Regulation of stemness and differentiation in colorectal cancer

Gandhi, Shaan-Chirag Chandrahas January 2010 (has links)
The cancer stem cell (CSC) model of carcinogenesis and progression posits that within a tumor lies a subpopulation of cells that solely possess the ability to initiate a tumor and to differentiate into tumor cell lineages. Although the behavior of such cells is known, the challenge is to identify factors that characterize the CSC subpopulation.
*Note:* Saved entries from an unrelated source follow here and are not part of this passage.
`config.mk`:
```
export PLATFORM = sky130hd
export DESIGN_NAME = simd_alu
export DESIGN_NICKNAME = d
export VERILOG_FILES = /design/src/rtl/simd_alu_pkg.sv /design/src/rtl/lane_boundary.sv /design/src/rtl/segmented_adder.sv /design/src/rtl/bitwise_unit.sv /design/src/rtl/simd_alu.sv
export SDC_FILE = /design/constraint.sdc
export NUM_CORES = 1
export LEC_CHECK = 0
export BUFFER_PORTS_ARGS = -buffer_cell sky130_fd_sc_hd__buf_4
export CAP_MARGIN = 0
export CORE_ASPECT_RATIO = 0.9
export CORE_UTILIZATION = 45
export CTS_CLUSTER_SIZE = 28
export DETAILED_ROUTE_END_ITERATION = 16
export GPL_TIMING_DRIVEN = 0
export PLACE_DENSITY = 0.69
export SLEW_MARGIN = 0
export SYNTH_ARGS = -nofsm -noshare
export SYNTH_HDL_FRONTEND = slang
export SYNTH_SLANG_ARGS = --single-unit
export TNS_END_PERCENT = 50
```
`constraint.sdc`:
```
create_clock -name clk -period 19.2 [get_ports clk]
set_clock_uncertainty 0.2 [all_clocks]
set_input_delay 1.92 -clock clk [delete_from_list [all_inputs] [get_ports clk]]
set_output_delay 1.92 -clock clk [all_outputs]
set_load 0.01 [all_outputs]
```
In this thesis, cell lines were identified that, when grown in three-dimensions, gave rise to organized colonies containing lumens originating from differentiating cells (“lumen lines”) and to densely-packed, spherical colonies originating from non-differentiating cells (“dense lines”). A microarray comparison of the pair identified genes upregulated in dense lines, including CD55 and BMI1, and in lumen lines, including CDX1 (Chapter 3). CD55 was used to isolate CD55high CSCs via flow cytometry that are able to self-renew, differentiate, initiate more colonies, proliferate more rapidly and exhibit an increased G2/M cell cycle population as opposed to unfractionated cells. Furthermore, the CD55high cells were able to give rise to more differentiated, lumen colonies in vitro, indicating that CD55 enriches for cells possessing a capacity to differentiate, and were able to enrich the CD24highCD44high putative CSC population further (Chapter 4). CDNA induction of BMI1 and CDX1 expression led to increased clonogenicity/proliferation and decreased clonogenicity/proliferation, respectively, and incorporation of a CDX1 reporter construct into the SW1222 cell line identified CDX1+ cells as a low-expressing population of CD55 (Chapter 5). Finally, co-culture of cell lines in an in vivo-like environment with intestinal myofibroblasts promoted the CSC population by enhancing clonogenicity, proliferation and expression of CD55 (Chapter 6). The results of this thesis implicate CD55 as a potent marker of colorectal cancer stemness, link the expression of BMI1 and CDX1 to cancer stemness and differentiation, respectively, and identify a role for the in vivo stem cell niche in maintaining the CSC population.